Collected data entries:
**src/rtl/spirose_pkg.sv**
```systemverilog
// spirose_pkg
//   Definitions shared by the SBC-facing blocks of the voxel display:
//   slice geometry, RGB565 field offsets (also used by the framebuffer's
//   colour base) and the slice writer state encoding.
package spirose_pkg;

  localparam int ROW_SIZE    = 40;
  localparam int COLUMN_SIZE = 48;
  localparam int IMAGE_SIZE  = ROW_SIZE * COLUMN_SIZE;

  localparam int RGB_BLUE_LSB  = 0;
  localparam int RGB_GREEN_LSB = 5;
  localparam int RGB_RED_LSB   = 11;

  typedef enum logic [1:0] {
    WAIT_VSYNC,
    ACTIVE,
    FRAME_DONE
  } slice_state_t;

endpackage

```
**src/rtl/rise_detect.sv**
```systemverilog
// rise_detect
//   Registers a level signal and flags its rising edge (previous registered
//   value 0, current registered value 1).
// Ports:
//   clk_33 - clock
//   nrst   - asynchronous active-low reset
//   sig    - level input, already synchronous to clk_33
//   rise   - high for one cycle per rising edge of the registered copy
module rise_detect (
  input  logic clk_33,
  input  logic nrst,
  input  logic sig,
  output logic rise
);

  logic cur;
  logic prev;

  // Two-stage history of the input; the edge is derived from registered
  // values only so every consumer sees the same, glitch-free pulse.
  always_ff @(posedge clk_33 or negedge nrst) begin
    if (!nrst) begin
      cur  <= 1'b0;
      prev <= 1'b0;
    end else begin
      cur  <= sig;
      prev <= cur;
    end
  end

  assign rise = cur & ~prev;

endmodule

```
**src/rtl/rgb_slice_writer.sv**
```systemverilog
// rgb_slice_writer
//   Takes the SBC's parallel RGB565 pixel stream and writes whole 40x48
//   slices into the slice RAM ring. Each vsync-delimited frame carries
//   SLICES_PER_FRAME slices; a frame cut short by an early vsync reports
//   frame_error and abandons its partial slice.
// Ports:
//   clk_33, nrst        - clock, asynchronous active-low reset
//   rgb_data/de/vsync   - SBC pixel bus (vsync active high)
//   ram_addr/wdata/we   - RAM write port, one word per cycle, 1-cycle latency
//   stream_ready        - sticky, READY_THRESHOLD slices have been completed
//   slice_done          - pulse coincident with the write of a slice's last pixel
//   write_slice         - ring index of the slice being filled
//   frame_error         - pulse on a malformed (short) frame
module rgb_slice_writer
  import spirose_pkg::*;
#(
  parameter int                        RAM_ADDR_WIDTH   = 32,
  parameter int                        RAM_DATA_WIDTH   = 16,
  parameter logic [RAM_ADDR_WIDTH-1:0] RAM_BASE         = '0,
  parameter int                        SLICES_IN_RAM    = 18,
  parameter int                        IMAGE_SIZE       = spirose_pkg::IMAGE_SIZE,
  parameter int                        SLICES_PER_FRAME = 6,
  parameter int                        READY_THRESHOLD  = 6
) (
  input  logic                             clk_33,
  input  logic                             nrst,
  input  logic [15:0]                      rgb_data,
  input  logic                             rgb_de,
  input  logic                             rgb_vsync,
  output logic [RAM_ADDR_WIDTH-1:0]        ram_addr,
  output logic [RAM_DATA_WIDTH-1:0]        ram_wdata,
  output logic                             ram_we,
  output logic                             stream_ready,
  output logic                             slice_done,
  output logic [$clog2(SLICES_IN_RAM)-1:0] write_slice,
  output logic                             frame_error
);

  localparam int PIX_W   = $clog2(IMAGE_SIZE);
  localparam int SLICE_W = $clog2(SLICES_IN_RAM);
  localparam int SIF_W   = $clog2(SLICES_PER_FRAME + 1);
  localparam int DONE_W  = $clog2(READY_THRESHOLD + 1);

  localparam logic [PIX_W-1:0]          LAST_PIX     = PIX_W'(IMAGE_SIZE - 1);
  localparam logic [SLICE_W-1:0]        LAST_SLICE   = SLICE_W'(SLICES_IN_RAM - 1);
  localparam logic [SIF_W-1:0]          FRAME_SLICES = SIF_W'(SLICES_PER_FRAME);
  localparam logic [DONE_W-1:0]         DONE_MAX     = DONE_W'(READY_THRESHOLD);
  localparam logic [RAM_ADDR_WIDTH-1:0] SLICE_STEP   = RAM_ADDR_WIDTH'(IMAGE_SIZE);

  slice_state_t                state;
  logic [PIX_W-1:0]            pix_cnt;
  logic [SIF_W-1:0]            slice_in_frame;
  logic [DONE_W-1:0]           done_cnt;
  logic [RAM_ADDR_WIDTH-1:0]   slice_base;
  logic                        vsync_rise;

  logic                        pix_fire;
  logic                        slice_last;
  logic [PIX_W-1:0]            pix_next;
  logic [SIF_W-1:0]            sif_next;
  logic                        frame_full;

  rise_detect u_vsync_rise (
    .clk_33 (clk_33),
    .nrst   (nrst),
    .sig    (rgb_vsync),
    .rise   (vsync_rise)
  );

  // Counter values after this cycle's pixel (if any). The vsync handling
  // looks at these so a final pixel arriving together with vsync completes
  // its slice before the new frame is judged.
  always_comb begin
    pix_fire   = (state == ACTIVE) && rgb_de;
    slice_last = pix_fire && (pix_cnt == LAST_PIX);
    pix_next   = pix_cnt;
    if (slice_last) begin
      pix_next = '0;
    end else if (pix_fire) begin
      pix_next = pix_cnt + PIX_W'(1);
    end
    sif_next   = slice_in_frame + SIF_W'(slice_last);
    frame_full = (sif_next == FRAME_SLICES);
  end

  // Frame FSM, counters, slice base accumulator and registered RAM port.
  // A frame can only become full on a slice's last pixel, which leaves
  // pix_next at zero, so "not full" is exactly the short-frame condition.
  always_ff @(posedge clk_33 or negedge nrst) begin
    if (!nrst) begin
      state          <= WAIT_VSYNC;
      pix_cnt        <= '0;
      slice_in_frame <= '0;
      done_cnt       <= '0;
      slice_base     <= RAM_BASE;
      ram_addr       <= RAM_BASE;
      ram_wdata      <= '0;
      ram_we         <= 1'b0;
      stream_ready   <= 1'b0;
      slice_done     <= 1'b0;
      write_slice    <= '0;
      frame_error    <= 1'b0;
    end else begin
      ram_we      <= 1'b0;
      slice_done  <= 1'b0;
      frame_error <= 1'b0;

      if (done_cnt == DONE_MAX) begin
        stream_ready <= 1'b1;
      end

      case (state)
        ACTIVE: begin
          if (pix_fire) begin
            ram_we    <= 1'b1;
            ram_wdata <= RAM_DATA_WIDTH'(rgb_data);
            ram_addr  <= slice_base + RAM_ADDR_WIDTH'(pix_cnt);
          end
          if (slice_last) begin
            slice_done <= 1'b1;
            if (write_slice == LAST_SLICE) begin
              write_slice <= '0;
              slice_base  <= RAM_BASE;
            end else begin
              write_slice <= write_slice + SLICE_W'(1);
              slice_base  <= slice_base + SLICE_STEP;
            end
            if (done_cnt != DONE_MAX) begin
              done_cnt <= done_cnt + DONE_W'(1);
            end
          end
          if (vsync_rise) begin
            pix_cnt        <= '0;
            slice_in_frame <= '0;
            frame_error    <= !frame_full;
          end else begin
            pix_cnt        <= pix_next;
            slice_in_frame <= sif_next;
            if (frame_full) begin
              state <= FRAME_DONE;
            end
          end
        end
        default: begin
          if (vsync_rise) begin
            state          <= ACTIVE;
            pix_cnt        <= '0;
            slice_in_frame <= '0;
          end
        end
      endcase
    end
  end

endmodule

```
**config.mk**
```make
export PLATFORM = sky130hd
export DESIGN_NAME = rgb_slice_writer
export DESIGN_NICKNAME = d
export VERILOG_FILES = /design/src/rtl/spirose_pkg.sv /design/src/rtl/rise_detect.sv /design/src/rtl/rgb_slice_writer.sv
export SDC_FILE = /design/constraint.sdc
export NUM_CORES = 1
export LEC_CHECK = 0
export ABC_AREA = 0
export ABC_CLOCK_PERIOD_IN_PS = 6400
export CORE_UTILIZATION = 50
export DETAILED_ROUTE_END_ITERATION = 8
export DONT_BUFFER_PORTS = 1
export HOLD_SLACK_MARGIN = 0.1
export PLACE_DENSITY = 0.67
export SLEW_MARGIN = 0
export SYNTH_ARGS = -nofsm -noshare
export SYNTH_HDL_FRONTEND = slang
export SYNTH_SLANG_ARGS = --single-unit
```
**constraint.sdc**
```tcl
create_clock -name clk_33 -period 6.4 [get_ports clk_33]
set_input_delay 1.28 -clock clk_33 [delete_from_list [all_inputs] [get_ports clk_33]]
set_output_delay 1.28 -clock clk_33 [all_outputs]
set_load 0.01 [all_outputs]
```
==> out/metrics.csv, run 1 <==
metric,value,unit
fmax,288.6,MHz
vias,3672,
routed wl met2,4.397,mm
io pins,77,
CTS buffer count,9,
DR WL met3,642,µm
capturing point of the worst reg2reg path,state[1],
initial antenna violation count,0,
gpl congestion,0.8587,
routed length on met1,4.630,mm
Layout Nets,557,
"EDFF count, synth",0,
total iterations of the first detailed-routing run,5,
number of synthesized register bits,103,
crit path capture type,register,
run status,"complete, no violations",
top-area cell type share of the netlist area,51.80,%
# Max-Cap Violations,0,
Slew HR,37.40,%
Setup Buffers After CTS,0,
Netlist cell types,43,
main flop type after synthesis,dfrtp_1,
Synth Cell Area,0.004976,mm²
crit path launch type,input port,
RSZ-0062 raised after global routing,no,
total gr overflow,0,
worst reg2reg setup slack,3140,ps
total routing usage reported by global routing,20.53,%
Synth top cells by count,"nand2_1 (131), dfrtp_1 (103), o21ai_0 (54), xor2_1 (31), nor2_1 (26)",
Die X-Extent,101.8,µm
endpoints failing hold,0,
critical path type,input port to register,
total clock sinks,103,
skew final,15.00,ps
Max clock buf depth,2,
R2R depth,11,
post-synthesis async set-or-reset flop share,100.0,%
layout cell share with drive strength beyond 1,5.293,%
routed length per placed instance,14.84,µm
most numerous cell in the Yosys netlist,nand2_1,
# setup viols final,0,
"Reg clk slew, reported paths",90,ps
Leakage Power,0.002349,µW
Critical path origin,rgb_de,
CP endpoint,state[1],
worst path required time,6640,ps
Mapped Cells,540,
sequential-to-total area share from yosys stat,51.80,%
hpwl dp,6.489,mm
CTS tree,yes,
H-tree levels,3,
Synthesized Nets,573,
reg2reg start,pix_cnt[0],
die boundary height,101.8,µm
"top cells by area, synth","dfrtp_1 (52%), nand2_1 (9.9%), xor2_1 (5.5%)",
final wirelength,9.821,mm
Mean Syn Cell Area,9.215,µm²
initial core utilization,51.14,%
Residual DRC,0,
CORE AREA,0.009729,mm²
post-CTS sizing,0,
DRT iter0 DRCs,294,
hold buffers post-CTS,0,
CP arrival,3700,ps
fin crit share,54.14,%
Power Dens Cells,269.9,mW/mm²
CTS root buf,clkbuf_8,
Least-Margin Pin Slew,936.9,ps
Vias/cell,5.547,
hold slack,378.0,ps
Area growth syn-to-layout,4.375,%
Fillers,903,
clk_lat worst skew,380,ps
Post-DRT Antenna Nets,0,
multi-input combinational cell area,0.002160,mm²
max-slew violations,0,
worst hold path type,register to register,
Port Buffers,0,
Total Neg Setup Slack,0,ps
Final min period,3465,ps
"Max FO, Critical Path",30,
largest net degree at the start of global routing,104,
Yosys top cell by area,dfrtp_1,
antenna cells,0,
Reg area,0.002577,mm²
YS warnings,0,
full die area,0.01036,mm²
vias in the first global route,3442,
first-pass GRT wire length,16.55,mm
maximum vdd drop,0.1800,mV
row count,36,
DR top layer,met4,
### src/rtl/req_arbiter_rr.sv
// +----------------------------------------------------------------------------+
// | req_arbiter_rr : round-robin / fixed-priority arbiter in front of a memory |
// |                  manager; latches the owner's access parameters.           |
// | Revision 1.0                                                               |
// +----------------------------------------------------------------------------+
`default_nettype none

module req_arbiter_rr #(
  parameter int NUM_CH   = 4,
  parameter int WIDTH_A  = 32,
  parameter int WIDTH_S  = 16,
  parameter int MODE_RR  = 1,
  parameter int MAX_HOLD = 256
) (
  input  logic                        clock,
  input  logic                        reset,
  input  logic [NUM_CH-1:0]           I_Req,
  input  logic [NUM_CH-1:0]           I_Term,
  input  logic [NUM_CH*WIDTH_A-1:0]   I_Length,
  input  logic [NUM_CH*WIDTH_S-1:0]   I_Stride,
  input  logic [NUM_CH*WIDTH_A-1:0]   I_Base_Addr,
  input  logic                        I_Ack,
  output logic                        O_Req,
  output logic [WIDTH_A-1:0]          O_Length,
  output logic [WIDTH_S-1:0]          O_Stride,
  output logic [WIDTH_A-1:0]          O_Base_Addr,
  output logic [NUM_CH-1:0]           O_Grant,
  output logic                        O_GrantVld,
  output logic [$clog2(NUM_CH)-1:0]   O_GrantNo,
  output logic                        O_Timeout,
  output logic                        O_Busy
);

  localparam int IDX_W  = $clog2(NUM_CH);
  localparam int HOLD_W = (MAX_HOLD > 2) ? $clog2(MAX_HOLD) : 1;
  localparam logic [HOLD_W-1:0] C_HOLD_LAST = HOLD_W'((MAX_HOLD > 0) ? MAX_HOLD - 1 : 0);

  typedef enum logic [1:0] {
    ST_IDLE  = 2'd0,
    ST_REQ   = 2'd1,
    ST_GRANT = 2'd2
  } state_t;

  state_t              state_q, state_d;
  logic [IDX_W-1:0]    owner_q, owner_d;
  logic [IDX_W-1:0]    ptr_q, ptr_d;
  logic [HOLD_W-1:0]   hold_q, hold_d;
  logic [WIDTH_A-1:0]  length_q, length_d;
  logic [WIDTH_S-1:0]  stride_q, stride_d;
  logic [WIDTH_A-1:0]  base_q, base_d;

  logic [IDX_W-1:0]    w_winner;
  logic                w_term_owner;
  logic                w_hold_last;
  logic                w_timeout;
  logic [NUM_CH-1:0]   w_grant;

  // Iterating from the far end lets the nearest candidate overwrite the rest.
  generate
    if (MODE_RR != 0) begin : g_rr
      always_comb begin
        w_winner = '0;
        for (int i = NUM_CH; i >= 1; i--) begin
          if (I_Req[IDX_W'((int'(ptr_q) + i) % NUM_CH)]) begin
            w_winner = IDX_W'((int'(ptr_q) + i) % NUM_CH);
          end
        end
      end
    end else begin : g_fixed
      always_comb begin
        w_winner = '0;
        for (int i = NUM_CH - 1; i >= 0; i--) begin
          if (I_Req[IDX_W'(i)]) begin
            w_winner = IDX_W'(i);
          end
        end
      end
    end
  endgenerate

  assign w_term_owner = I_Term[owner_q];
  assign w_hold_last  = (MAX_HOLD > 0) && (hold_q == C_HOLD_LAST);

  always_comb begin
    state_d   = state_q;
    owner_d   = owner_q;
    ptr_d     = ptr_q;
    hold_d    = hold_q;
    length_d  = length_q;
    stride_d  = stride_q;
    base_d    = base_q;
    w_timeout = 1'b0;
    case (state_q)
      ST_IDLE: begin
        if (|I_Req) begin
          state_d  = ST_REQ;
          owner_d  = w_winner;
          length_d = I_Length[int'(w_winner)*WIDTH_A +: WIDTH_A];
          stride_d = I_Stride[int'(w_winner)*WIDTH_S +: WIDTH_S];
          base_d   = I_Base_Addr[int'(w_winner)*WIDTH_A +: WIDTH_A];
        end
      end
      ST_REQ: begin
        if (w_term_owner) begin
          state_d = ST_IDLE;
          ptr_d   = owner_q;
        end else if (I_Ack) begin
          state_d = ST_GRANT;
          hold_d  = '0;
        end
      end
      ST_GRANT: begin
        hold_d = hold_q + 1'b1;
        // Termination takes precedence over a coincident timeout.
        if (w_term_owner) begin
          state_d = ST_IDLE;
          ptr_d   = owner_q;
        end else if (w_hold_last) begin
          state_d   = ST_IDLE;
          ptr_d     = owner_q;
          w_timeout = 1'b1;
        end
      end
      default: state_d = ST_IDLE;
    endcase
  end

  always_ff @(posedge clock) begin
    if (reset) begin
      state_q  <= ST_IDLE;
      owner_q  <= '0;
      ptr_q    <= IDX_W'(NUM_CH - 1);
      hold_q   <= '0;
      length_q <= '0;
      stride_q <= '0;
      base_q   <= '0;
    end else begin
      state_q  <= state_d;
      owner_q  <= owner_d;
      ptr_q    <= ptr_d;
      hold_q   <= hold_d;
      length_q <= length_d;
      stride_q <= stride_d;
      base_q   <= base_d;
    end
  end

  always_comb begin
    w_grant = '0;
    if (state_q == ST_GRANT) begin
      w_grant[owner_q] = 1'b1;
    end
  end

  assign O_Req       = (state_q == ST_REQ);
  assign O_Grant     = w_grant;
  assign O_GrantVld  = (state_q == ST_GRANT);
  assign O_GrantNo   = (state_q == ST_IDLE) ? '0 : owner_q;
  assign O_Timeout   = w_timeout;
  assign O_Busy      = (state_q != ST_IDLE);
  assign O_Length    = length_q;
  assign O_Stride    = stride_q;
  assign O_Base_Addr = base_q;

endmodule

`default_nettype wire
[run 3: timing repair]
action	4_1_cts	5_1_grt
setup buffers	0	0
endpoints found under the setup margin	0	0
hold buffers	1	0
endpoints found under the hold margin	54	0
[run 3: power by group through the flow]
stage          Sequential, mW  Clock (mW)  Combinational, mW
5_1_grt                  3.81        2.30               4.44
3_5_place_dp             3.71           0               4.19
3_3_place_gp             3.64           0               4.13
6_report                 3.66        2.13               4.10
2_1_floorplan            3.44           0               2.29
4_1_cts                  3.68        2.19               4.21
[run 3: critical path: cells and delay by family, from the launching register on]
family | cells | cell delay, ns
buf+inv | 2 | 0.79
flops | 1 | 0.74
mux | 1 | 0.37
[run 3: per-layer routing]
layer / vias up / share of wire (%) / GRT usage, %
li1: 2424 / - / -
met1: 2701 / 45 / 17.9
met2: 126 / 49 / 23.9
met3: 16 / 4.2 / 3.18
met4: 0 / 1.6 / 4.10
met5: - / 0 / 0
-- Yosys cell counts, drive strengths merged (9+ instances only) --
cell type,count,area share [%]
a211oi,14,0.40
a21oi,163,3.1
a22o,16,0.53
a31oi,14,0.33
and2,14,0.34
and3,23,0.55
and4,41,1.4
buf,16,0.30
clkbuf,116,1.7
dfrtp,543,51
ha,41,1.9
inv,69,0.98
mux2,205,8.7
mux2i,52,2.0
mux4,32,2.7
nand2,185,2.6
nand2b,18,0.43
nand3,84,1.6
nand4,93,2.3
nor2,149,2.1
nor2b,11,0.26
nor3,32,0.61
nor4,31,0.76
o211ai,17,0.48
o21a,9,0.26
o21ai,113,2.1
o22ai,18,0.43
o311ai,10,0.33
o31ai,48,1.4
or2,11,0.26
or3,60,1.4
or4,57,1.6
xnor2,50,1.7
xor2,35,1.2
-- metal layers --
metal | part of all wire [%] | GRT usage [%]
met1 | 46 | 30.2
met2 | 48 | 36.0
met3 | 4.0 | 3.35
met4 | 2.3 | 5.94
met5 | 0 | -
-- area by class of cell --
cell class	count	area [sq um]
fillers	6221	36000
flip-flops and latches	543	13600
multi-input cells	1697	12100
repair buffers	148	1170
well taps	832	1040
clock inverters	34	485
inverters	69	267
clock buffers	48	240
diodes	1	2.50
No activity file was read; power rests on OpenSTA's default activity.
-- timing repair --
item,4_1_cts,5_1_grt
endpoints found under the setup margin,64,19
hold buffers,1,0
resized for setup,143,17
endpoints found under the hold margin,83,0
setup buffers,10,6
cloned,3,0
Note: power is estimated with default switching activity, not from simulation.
[src/rtl/load_store_unit.sv]
// Load/store unit between the execute stage and a word-wide data memory
// with 1-cycle registered reads. Handles byte/half/word loads (zero- or
// sign-extended) and stores; sub-word stores use read-modify-write.
// Misaligned, reserved-size and out-of-range requests respond with an
// error and never touch memory.
module load_store_unit #(
  parameter int MEM_SIZE = 4096
) (
  input  logic        clk,
  input  logic        reset,
  input  logic        req_valid,
  output logic        req_ready,
  input  logic        req_write,
  input  logic [1:0]  req_size,
  input  logic        req_signed,
  input  logic [31:0] req_addr,
  input  logic [31:0] req_wdata,
  output logic        resp_valid,
  output logic [31:0] resp_rdata,
  output logic        resp_err,
  output logic [31:0] mem_read_addr,
  input  logic [31:0] mem_read_data,
  output logic        mem_write_en,
  output logic [31:0] mem_write_addr,
  output logic [31:0] mem_write_data
);

  typedef enum logic [2:0] {
    IDLE  = 3'd0,
    LWAIT = 3'd1,
    RMW   = 3'd2,
    ERR   = 3'd3,
    RESP  = 3'd4
  } state_t;

  localparam logic [31:0] MEM_LIMIT = 32'(MEM_SIZE);

  state_t      state;
  logic [31:0] addr_q;
  logic [31:0] wdata_q;
  logic [1:0]  size_q;
  logic        signed_q;
  logic        accept;
  logic        misalign;
  logic        bad;
  logic        word_store;

  // Pick the addressed lane out of a memory word and extend it.
  function automatic logic [31:0] extract_lane(input logic [31:0] word,
                                               input logic [1:0]  off,
                                               input logic [1:0]  size,
                                               input logic        sgn);
    logic [7:0]  b;
    logic [15:0] h;
    logic [31:0] r;
    case (off)
      2'b00:   b = word[7:0];
      2'b01:   b = word[15:8];
      2'b10:   b = word[23:16];
      default: b = word[31:24];
    endcase
    h = off[1] ? word[31:16] : word[15:0];
    case (size)
      2'b00:   r = {{24{sgn & b[7]}}, b};
      2'b01:   r = {{16{sgn & h[15]}}, h};
      default: r = word;
    endcase
    return r;
  endfunction

  // Replace only the addressed lane of a memory word with store data.
  function automatic logic [31:0] merge_lane(input logic [31:0] word,
                                             input logic [31:0] data,
                                             input logic [1:0]  off,
                                             input logic [1:0]  size);
    logic [31:0] r;
    r = word;
    case (size)
      2'b00: begin
        case (off)
          2'b00:   r[7:0]   = data[7:0];
          2'b01:   r[15:8]  = data[7:0];
          2'b10:   r[23:16] = data[7:0];
          default: r[31:24] = data[7:0];
        endcase
      end
      2'b01: begin
        if (off[1]) begin
          r[31:16] = data[15:0];
        end else begin
          r[15:0] = data[15:0];
        end
      end
      default: r = data;
    endcase
    return r;
  endfunction

  assign req_ready  = (state == IDLE);
  assign accept     = req_valid && req_ready;
  assign word_store = req_write && (req_size == 2'b10);

  // Classify the incoming request as a bad access.
  always_comb begin
    misalign = 1'b0;
    case (req_size)
      2'b00:   misalign = 1'b0;
      2'b01:   misalign = req_addr[0];
      2'b10:   misalign = (req_addr[1:0] != 2'b00);
      default: misalign = 1'b1;
    endcase
    bad = misalign || (req_addr >= MEM_LIMIT);
  end

  // Memory-side drive: read/word-write in the accept cycle, merged write in RMW.
  always_comb begin
    mem_read_addr  = {addr_q[31:2], 2'b00};
    mem_write_addr = {addr_q[31:2], 2'b00};
    mem_write_data = wdata_q;
    mem_write_en   = 1'b0;
    if (accept && !bad) begin
      mem_read_addr = {req_addr[31:2], 2'b00};
      if (word_store) begin
        mem_write_en   = 1'b1;
        mem_write_addr = {req_addr[31:2], 2'b00};
        mem_write_data = req_wdata;
      end else begin
        mem_write_en = 1'b0;
      end
    end else if (state == RMW) begin
      mem_write_en   = 1'b1;
      mem_write_data = merge_lane(mem_read_data, wdata_q, addr_q[1:0], size_q);
    end else begin
      mem_write_en = 1'b0;
    end
    if (reset) begin
      mem_write_en = 1'b0;
    end else begin
      mem_write_en = mem_write_en;
    end
  end

  // Control FSM with registered response outputs.
  always_ff @(posedge clk) begin
    if (reset) begin
      state      <= IDLE;
      resp_valid <= 1'b0;
      resp_rdata <= 32'd0;
      resp_err   <= 1'b0;
      addr_q     <= 32'd0;
      wdata_q    <= 32'd0;
      size_q     <= 2'b00;
      signed_q   <= 1'b0;
    end else begin
      resp_valid <= 1'b0;
      resp_err   <= 1'b0;
      case (state)
        IDLE: begin
          if (accept) begin
            addr_q     <= req_addr;
            wdata_q    <= req_wdata;
            size_q     <= req_size;
            signed_q   <= req_signed;
            resp_rdata <= 32'd0;
            if (bad) begin
              state <= ERR;
            end else if (!req_write) begin
              state <= LWAIT;
            end else if (word_store) begin
              state <= RESP;
            end else begin
              state <= RMW;
            end
          end
        end
        LWAIT: begin
          resp_rdata <= extract_lane(mem_read_data, addr_q[1:0], size_q, signed_q);
          state      <= RESP;
        end
        RMW: begin
          state <= RESP;
        end
        ERR: begin
          resp_valid <= 1'b1;
          resp_err   <= 1'b1;
          resp_rdata <= 32'd0;
          state      <= IDLE;
        end
        RESP: begin
          resp_valid <= 1'b1;
          state      <= IDLE;
        end
        default: begin
          state <= IDLE;
        end
      endcase
    end
  end

endmodule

● **TASK INSTRUCTIONS**
Your task is to return each line of the data above that contains the string "inverters".

● **COMPLETED EXERCISE**
clock inverters	34	485
inverters	69	267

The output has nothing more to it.